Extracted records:
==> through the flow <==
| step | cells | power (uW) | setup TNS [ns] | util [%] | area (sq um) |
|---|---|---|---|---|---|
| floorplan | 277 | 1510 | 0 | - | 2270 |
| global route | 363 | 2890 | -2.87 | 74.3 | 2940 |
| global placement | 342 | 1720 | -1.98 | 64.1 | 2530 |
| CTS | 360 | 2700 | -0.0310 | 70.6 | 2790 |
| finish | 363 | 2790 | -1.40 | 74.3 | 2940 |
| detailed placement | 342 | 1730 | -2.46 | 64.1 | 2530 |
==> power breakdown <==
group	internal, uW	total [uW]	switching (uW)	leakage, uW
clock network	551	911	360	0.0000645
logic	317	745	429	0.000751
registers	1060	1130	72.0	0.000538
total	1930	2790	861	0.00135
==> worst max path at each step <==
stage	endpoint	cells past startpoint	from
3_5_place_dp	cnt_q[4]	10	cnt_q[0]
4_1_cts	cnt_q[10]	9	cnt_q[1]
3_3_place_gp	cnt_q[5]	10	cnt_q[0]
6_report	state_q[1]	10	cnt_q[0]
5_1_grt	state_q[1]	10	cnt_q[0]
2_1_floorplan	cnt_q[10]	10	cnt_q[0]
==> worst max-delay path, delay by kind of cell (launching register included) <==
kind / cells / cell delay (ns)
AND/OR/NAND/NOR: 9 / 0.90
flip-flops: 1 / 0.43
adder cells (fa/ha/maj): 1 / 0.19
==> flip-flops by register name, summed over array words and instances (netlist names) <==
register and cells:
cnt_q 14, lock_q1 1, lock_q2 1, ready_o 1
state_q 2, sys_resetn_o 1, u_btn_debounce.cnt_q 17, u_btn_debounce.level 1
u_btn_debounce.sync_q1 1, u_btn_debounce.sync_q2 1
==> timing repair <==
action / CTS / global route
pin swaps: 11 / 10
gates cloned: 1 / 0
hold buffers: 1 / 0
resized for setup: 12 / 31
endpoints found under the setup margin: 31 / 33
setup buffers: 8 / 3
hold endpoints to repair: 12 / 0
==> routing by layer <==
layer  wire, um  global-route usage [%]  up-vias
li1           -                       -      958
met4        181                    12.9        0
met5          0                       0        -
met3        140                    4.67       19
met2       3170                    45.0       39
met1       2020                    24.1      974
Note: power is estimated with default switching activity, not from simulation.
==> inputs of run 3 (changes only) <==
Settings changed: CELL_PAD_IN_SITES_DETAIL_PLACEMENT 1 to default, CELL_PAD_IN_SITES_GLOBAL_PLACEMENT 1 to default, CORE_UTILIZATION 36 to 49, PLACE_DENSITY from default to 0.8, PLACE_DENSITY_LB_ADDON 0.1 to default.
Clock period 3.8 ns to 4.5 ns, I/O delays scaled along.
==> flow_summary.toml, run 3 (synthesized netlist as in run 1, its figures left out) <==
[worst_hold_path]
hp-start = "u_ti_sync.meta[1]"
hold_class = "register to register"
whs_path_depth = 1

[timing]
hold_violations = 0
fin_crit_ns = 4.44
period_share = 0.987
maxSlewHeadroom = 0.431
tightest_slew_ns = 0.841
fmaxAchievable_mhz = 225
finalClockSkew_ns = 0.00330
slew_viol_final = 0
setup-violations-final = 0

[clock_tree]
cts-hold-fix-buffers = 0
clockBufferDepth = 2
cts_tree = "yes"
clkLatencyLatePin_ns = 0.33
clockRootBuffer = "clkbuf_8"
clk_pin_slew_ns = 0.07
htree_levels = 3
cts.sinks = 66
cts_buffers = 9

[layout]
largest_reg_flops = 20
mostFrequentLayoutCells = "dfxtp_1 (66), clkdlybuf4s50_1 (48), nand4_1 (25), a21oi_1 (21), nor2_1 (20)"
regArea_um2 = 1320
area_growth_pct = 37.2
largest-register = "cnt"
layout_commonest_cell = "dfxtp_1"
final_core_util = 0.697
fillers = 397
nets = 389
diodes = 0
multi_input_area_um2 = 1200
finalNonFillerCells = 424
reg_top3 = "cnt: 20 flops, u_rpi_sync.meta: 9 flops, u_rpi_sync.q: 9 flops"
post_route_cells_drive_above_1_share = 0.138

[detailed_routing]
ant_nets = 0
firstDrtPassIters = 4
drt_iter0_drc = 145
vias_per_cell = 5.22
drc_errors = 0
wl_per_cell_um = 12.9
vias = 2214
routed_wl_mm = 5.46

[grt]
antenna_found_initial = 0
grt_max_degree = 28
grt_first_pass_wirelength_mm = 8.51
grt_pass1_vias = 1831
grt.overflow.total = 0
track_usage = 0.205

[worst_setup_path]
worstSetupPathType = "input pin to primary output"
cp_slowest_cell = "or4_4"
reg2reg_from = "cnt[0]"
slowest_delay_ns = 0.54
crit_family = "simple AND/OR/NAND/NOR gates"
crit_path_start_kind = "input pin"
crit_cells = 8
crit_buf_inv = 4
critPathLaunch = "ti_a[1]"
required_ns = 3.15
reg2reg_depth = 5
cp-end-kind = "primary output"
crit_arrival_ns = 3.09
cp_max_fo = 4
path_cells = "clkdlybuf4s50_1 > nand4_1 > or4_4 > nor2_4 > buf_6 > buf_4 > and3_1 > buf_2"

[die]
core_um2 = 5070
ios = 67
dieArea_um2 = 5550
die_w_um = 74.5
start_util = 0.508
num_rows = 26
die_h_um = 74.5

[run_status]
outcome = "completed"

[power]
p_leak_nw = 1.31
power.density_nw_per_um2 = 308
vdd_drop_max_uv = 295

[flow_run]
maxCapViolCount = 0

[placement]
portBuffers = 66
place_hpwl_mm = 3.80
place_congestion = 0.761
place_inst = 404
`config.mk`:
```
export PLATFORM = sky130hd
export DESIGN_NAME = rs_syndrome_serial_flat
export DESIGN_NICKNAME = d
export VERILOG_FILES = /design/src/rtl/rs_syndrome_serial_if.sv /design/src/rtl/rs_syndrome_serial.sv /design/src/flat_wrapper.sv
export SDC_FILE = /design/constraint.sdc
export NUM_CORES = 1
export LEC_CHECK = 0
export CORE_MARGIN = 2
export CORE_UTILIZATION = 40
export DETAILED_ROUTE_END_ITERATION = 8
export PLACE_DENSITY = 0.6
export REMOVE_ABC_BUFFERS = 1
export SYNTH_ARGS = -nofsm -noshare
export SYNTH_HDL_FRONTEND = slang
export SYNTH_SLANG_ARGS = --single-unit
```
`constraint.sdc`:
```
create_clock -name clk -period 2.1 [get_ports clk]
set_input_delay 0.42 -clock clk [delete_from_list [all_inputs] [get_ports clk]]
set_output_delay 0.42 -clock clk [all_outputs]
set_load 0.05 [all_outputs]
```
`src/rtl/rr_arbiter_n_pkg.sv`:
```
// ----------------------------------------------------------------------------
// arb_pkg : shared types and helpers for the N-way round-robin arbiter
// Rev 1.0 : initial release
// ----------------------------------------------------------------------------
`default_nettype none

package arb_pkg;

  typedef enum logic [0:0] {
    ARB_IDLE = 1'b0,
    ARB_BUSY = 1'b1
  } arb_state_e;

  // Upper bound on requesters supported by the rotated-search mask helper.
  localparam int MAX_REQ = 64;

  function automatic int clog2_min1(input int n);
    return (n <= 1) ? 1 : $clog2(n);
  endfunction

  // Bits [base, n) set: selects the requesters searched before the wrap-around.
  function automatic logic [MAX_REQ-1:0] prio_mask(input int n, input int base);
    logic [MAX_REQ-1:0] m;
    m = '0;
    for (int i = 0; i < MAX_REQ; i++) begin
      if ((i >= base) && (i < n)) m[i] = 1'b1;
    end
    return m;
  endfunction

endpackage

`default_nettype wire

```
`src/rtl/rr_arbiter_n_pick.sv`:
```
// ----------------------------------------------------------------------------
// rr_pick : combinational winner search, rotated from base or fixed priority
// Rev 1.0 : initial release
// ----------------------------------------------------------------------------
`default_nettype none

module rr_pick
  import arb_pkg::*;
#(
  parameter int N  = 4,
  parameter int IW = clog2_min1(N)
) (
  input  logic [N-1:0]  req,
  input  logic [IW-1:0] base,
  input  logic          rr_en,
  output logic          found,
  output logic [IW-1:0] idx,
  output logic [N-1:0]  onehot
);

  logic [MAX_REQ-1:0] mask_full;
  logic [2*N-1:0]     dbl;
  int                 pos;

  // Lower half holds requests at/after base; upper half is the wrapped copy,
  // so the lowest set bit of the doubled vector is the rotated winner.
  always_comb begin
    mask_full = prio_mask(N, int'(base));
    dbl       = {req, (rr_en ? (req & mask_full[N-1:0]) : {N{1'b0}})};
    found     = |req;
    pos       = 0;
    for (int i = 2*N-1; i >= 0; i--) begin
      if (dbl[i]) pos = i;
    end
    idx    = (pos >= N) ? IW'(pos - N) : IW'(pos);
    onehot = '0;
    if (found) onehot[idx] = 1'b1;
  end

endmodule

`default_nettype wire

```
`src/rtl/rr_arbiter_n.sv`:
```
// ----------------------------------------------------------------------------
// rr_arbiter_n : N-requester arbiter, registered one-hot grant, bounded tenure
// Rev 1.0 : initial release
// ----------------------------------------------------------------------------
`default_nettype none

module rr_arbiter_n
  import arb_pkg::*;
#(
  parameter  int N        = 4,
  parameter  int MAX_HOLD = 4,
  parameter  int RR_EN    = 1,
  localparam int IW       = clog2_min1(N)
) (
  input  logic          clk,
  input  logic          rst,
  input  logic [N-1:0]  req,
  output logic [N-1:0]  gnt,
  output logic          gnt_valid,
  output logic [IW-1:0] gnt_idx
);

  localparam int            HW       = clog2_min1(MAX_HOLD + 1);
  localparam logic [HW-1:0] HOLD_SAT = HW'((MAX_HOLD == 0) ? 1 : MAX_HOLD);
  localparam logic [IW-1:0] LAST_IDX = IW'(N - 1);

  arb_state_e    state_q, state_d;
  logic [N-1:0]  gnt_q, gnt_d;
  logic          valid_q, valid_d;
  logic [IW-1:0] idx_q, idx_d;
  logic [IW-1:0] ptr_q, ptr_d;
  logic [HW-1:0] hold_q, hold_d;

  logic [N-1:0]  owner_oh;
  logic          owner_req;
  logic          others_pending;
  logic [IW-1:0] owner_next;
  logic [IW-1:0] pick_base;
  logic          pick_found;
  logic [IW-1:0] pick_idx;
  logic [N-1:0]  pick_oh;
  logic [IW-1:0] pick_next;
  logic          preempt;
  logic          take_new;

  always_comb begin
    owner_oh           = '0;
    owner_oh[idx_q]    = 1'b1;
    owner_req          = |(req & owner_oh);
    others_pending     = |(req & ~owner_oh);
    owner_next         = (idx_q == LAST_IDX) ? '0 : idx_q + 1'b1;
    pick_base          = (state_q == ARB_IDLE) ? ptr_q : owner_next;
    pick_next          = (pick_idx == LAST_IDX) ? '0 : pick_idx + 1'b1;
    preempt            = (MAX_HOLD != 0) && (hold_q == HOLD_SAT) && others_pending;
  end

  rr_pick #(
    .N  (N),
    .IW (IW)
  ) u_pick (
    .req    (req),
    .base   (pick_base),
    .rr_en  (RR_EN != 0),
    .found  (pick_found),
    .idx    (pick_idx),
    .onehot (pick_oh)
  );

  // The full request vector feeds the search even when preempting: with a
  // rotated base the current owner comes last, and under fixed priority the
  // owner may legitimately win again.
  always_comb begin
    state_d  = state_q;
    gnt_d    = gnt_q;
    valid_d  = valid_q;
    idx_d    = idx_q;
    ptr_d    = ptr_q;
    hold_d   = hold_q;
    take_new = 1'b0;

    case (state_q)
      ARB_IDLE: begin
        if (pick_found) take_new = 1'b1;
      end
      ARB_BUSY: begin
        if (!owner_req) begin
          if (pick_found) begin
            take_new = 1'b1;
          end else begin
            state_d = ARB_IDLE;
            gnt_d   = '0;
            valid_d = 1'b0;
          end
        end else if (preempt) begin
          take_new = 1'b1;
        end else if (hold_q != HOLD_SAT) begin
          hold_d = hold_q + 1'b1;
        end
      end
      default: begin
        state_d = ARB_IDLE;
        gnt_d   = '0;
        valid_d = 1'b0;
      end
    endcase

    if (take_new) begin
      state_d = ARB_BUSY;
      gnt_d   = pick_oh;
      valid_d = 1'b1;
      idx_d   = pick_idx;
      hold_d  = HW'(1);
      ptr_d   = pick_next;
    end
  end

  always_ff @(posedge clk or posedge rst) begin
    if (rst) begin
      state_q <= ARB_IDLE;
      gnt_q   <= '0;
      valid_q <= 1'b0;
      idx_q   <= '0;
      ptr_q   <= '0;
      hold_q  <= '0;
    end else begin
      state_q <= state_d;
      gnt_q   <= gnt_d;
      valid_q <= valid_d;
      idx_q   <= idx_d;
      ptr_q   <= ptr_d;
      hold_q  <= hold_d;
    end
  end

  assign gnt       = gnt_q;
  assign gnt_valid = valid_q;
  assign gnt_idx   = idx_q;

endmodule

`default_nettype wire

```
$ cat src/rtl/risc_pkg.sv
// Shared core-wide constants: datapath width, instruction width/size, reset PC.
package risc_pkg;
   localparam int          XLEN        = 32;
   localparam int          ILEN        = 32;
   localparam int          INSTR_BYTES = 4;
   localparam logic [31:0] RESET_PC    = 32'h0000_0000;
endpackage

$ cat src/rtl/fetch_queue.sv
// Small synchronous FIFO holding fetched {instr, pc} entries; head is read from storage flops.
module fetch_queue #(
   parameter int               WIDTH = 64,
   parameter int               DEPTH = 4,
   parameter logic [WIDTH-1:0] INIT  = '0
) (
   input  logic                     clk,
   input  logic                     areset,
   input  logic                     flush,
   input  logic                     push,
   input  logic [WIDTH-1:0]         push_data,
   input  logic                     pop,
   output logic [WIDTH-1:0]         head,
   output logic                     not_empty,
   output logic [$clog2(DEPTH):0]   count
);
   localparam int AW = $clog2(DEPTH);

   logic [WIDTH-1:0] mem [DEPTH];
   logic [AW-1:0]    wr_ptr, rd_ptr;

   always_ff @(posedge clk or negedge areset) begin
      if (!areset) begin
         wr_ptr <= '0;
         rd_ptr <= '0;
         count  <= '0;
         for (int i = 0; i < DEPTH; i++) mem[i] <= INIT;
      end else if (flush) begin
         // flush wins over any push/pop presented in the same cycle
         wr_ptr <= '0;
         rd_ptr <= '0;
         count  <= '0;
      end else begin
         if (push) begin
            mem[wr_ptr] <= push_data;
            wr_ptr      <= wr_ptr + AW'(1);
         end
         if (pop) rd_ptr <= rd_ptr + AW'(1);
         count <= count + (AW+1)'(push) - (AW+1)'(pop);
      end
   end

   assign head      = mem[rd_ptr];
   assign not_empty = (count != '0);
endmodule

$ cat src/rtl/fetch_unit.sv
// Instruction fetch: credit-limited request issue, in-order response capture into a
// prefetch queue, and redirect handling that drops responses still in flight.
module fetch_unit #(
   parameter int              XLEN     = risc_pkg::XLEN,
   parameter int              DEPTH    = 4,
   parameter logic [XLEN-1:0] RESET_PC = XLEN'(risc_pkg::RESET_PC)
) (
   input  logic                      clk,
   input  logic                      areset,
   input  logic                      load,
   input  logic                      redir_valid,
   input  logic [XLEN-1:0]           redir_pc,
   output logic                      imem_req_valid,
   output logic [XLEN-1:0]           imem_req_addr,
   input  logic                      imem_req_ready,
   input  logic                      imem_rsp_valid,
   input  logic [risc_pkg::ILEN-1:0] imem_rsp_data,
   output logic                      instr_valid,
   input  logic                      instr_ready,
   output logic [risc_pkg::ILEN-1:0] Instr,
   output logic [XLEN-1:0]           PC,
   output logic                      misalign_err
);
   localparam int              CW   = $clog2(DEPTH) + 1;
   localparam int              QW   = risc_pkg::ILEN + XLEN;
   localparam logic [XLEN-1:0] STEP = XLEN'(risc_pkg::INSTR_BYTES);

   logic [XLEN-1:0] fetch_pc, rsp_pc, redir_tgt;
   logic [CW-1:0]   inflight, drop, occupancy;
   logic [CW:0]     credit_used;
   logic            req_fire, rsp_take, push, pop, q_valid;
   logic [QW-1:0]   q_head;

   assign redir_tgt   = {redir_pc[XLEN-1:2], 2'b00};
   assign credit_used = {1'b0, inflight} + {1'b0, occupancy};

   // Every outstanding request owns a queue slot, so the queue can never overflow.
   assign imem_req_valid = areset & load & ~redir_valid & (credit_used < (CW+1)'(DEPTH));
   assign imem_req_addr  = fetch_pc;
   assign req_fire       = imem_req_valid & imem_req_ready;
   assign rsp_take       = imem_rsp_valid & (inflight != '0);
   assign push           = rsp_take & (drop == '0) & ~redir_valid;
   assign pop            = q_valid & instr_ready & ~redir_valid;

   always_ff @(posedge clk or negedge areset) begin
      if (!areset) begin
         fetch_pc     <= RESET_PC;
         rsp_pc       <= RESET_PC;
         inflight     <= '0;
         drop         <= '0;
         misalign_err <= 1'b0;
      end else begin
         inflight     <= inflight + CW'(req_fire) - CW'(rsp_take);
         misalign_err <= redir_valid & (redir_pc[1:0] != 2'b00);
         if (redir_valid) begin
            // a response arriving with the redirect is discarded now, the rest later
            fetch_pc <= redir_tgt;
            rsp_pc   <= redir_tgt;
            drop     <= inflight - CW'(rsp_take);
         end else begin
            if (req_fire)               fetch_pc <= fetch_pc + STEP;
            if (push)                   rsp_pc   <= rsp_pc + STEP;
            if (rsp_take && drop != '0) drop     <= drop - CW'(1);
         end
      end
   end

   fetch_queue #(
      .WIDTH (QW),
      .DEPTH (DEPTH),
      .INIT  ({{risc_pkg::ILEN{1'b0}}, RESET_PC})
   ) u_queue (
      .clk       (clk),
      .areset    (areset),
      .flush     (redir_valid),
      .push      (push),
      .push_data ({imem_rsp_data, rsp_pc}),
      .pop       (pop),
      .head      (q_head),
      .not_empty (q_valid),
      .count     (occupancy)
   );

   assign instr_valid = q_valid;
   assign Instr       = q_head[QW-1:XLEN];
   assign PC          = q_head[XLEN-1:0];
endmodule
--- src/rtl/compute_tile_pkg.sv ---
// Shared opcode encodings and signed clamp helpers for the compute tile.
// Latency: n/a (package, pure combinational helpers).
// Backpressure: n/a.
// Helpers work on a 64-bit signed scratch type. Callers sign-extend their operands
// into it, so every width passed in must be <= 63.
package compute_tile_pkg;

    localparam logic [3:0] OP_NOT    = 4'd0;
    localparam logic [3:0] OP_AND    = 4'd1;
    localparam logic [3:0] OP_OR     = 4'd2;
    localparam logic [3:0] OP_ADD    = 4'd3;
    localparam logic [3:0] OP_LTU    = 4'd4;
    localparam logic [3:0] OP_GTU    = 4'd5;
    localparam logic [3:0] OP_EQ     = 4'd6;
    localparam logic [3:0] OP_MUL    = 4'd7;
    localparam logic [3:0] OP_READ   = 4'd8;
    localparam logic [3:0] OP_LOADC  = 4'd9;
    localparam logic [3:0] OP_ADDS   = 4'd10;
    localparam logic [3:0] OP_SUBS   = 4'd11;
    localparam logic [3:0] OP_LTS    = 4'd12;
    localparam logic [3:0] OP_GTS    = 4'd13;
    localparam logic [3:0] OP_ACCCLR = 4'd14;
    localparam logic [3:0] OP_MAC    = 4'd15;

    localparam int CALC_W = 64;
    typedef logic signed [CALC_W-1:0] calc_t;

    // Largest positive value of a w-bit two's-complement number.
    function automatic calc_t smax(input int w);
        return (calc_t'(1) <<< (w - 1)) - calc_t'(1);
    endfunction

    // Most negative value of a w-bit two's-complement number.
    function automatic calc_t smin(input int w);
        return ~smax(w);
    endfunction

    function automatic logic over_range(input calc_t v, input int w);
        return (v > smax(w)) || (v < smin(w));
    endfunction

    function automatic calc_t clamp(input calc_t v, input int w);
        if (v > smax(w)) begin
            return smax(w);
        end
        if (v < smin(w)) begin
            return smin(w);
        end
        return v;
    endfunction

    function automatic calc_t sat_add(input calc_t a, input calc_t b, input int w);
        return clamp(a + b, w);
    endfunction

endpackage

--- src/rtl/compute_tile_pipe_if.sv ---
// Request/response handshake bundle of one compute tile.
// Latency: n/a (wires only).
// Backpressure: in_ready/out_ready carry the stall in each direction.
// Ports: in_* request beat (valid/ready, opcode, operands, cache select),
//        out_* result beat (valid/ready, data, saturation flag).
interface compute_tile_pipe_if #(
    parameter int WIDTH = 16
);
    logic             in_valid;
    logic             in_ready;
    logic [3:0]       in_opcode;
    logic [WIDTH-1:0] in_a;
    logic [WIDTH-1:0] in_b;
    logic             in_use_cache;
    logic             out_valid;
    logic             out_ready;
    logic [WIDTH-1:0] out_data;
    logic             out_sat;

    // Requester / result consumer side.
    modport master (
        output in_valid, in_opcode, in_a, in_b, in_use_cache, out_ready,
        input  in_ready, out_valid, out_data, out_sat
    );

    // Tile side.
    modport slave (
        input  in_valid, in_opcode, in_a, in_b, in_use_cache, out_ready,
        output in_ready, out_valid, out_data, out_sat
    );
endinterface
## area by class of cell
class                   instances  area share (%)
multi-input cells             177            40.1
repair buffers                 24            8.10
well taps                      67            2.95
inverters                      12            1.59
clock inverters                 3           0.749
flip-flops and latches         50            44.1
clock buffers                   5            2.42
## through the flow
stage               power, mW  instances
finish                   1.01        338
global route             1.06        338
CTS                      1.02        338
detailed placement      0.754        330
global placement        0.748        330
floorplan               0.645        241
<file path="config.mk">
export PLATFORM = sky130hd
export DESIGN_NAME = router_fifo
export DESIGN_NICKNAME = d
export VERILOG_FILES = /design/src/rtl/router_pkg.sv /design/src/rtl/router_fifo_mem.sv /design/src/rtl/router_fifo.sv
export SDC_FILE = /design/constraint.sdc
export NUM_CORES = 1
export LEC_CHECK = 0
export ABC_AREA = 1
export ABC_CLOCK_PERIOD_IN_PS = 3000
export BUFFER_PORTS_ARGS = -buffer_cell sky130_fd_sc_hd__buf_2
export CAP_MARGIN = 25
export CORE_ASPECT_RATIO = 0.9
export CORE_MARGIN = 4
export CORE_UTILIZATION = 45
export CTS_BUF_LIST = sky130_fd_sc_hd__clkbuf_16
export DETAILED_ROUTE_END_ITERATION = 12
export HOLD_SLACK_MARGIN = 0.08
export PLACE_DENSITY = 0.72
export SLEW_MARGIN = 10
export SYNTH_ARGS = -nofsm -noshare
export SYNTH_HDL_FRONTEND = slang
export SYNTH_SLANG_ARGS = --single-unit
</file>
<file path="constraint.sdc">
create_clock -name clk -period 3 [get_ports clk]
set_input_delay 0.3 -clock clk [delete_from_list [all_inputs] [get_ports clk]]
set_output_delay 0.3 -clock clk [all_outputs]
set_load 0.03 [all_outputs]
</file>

* Exercise prompt
Lines holding the word "instances": say how many there are in the data, and nothing more.

* Result of the exercise
3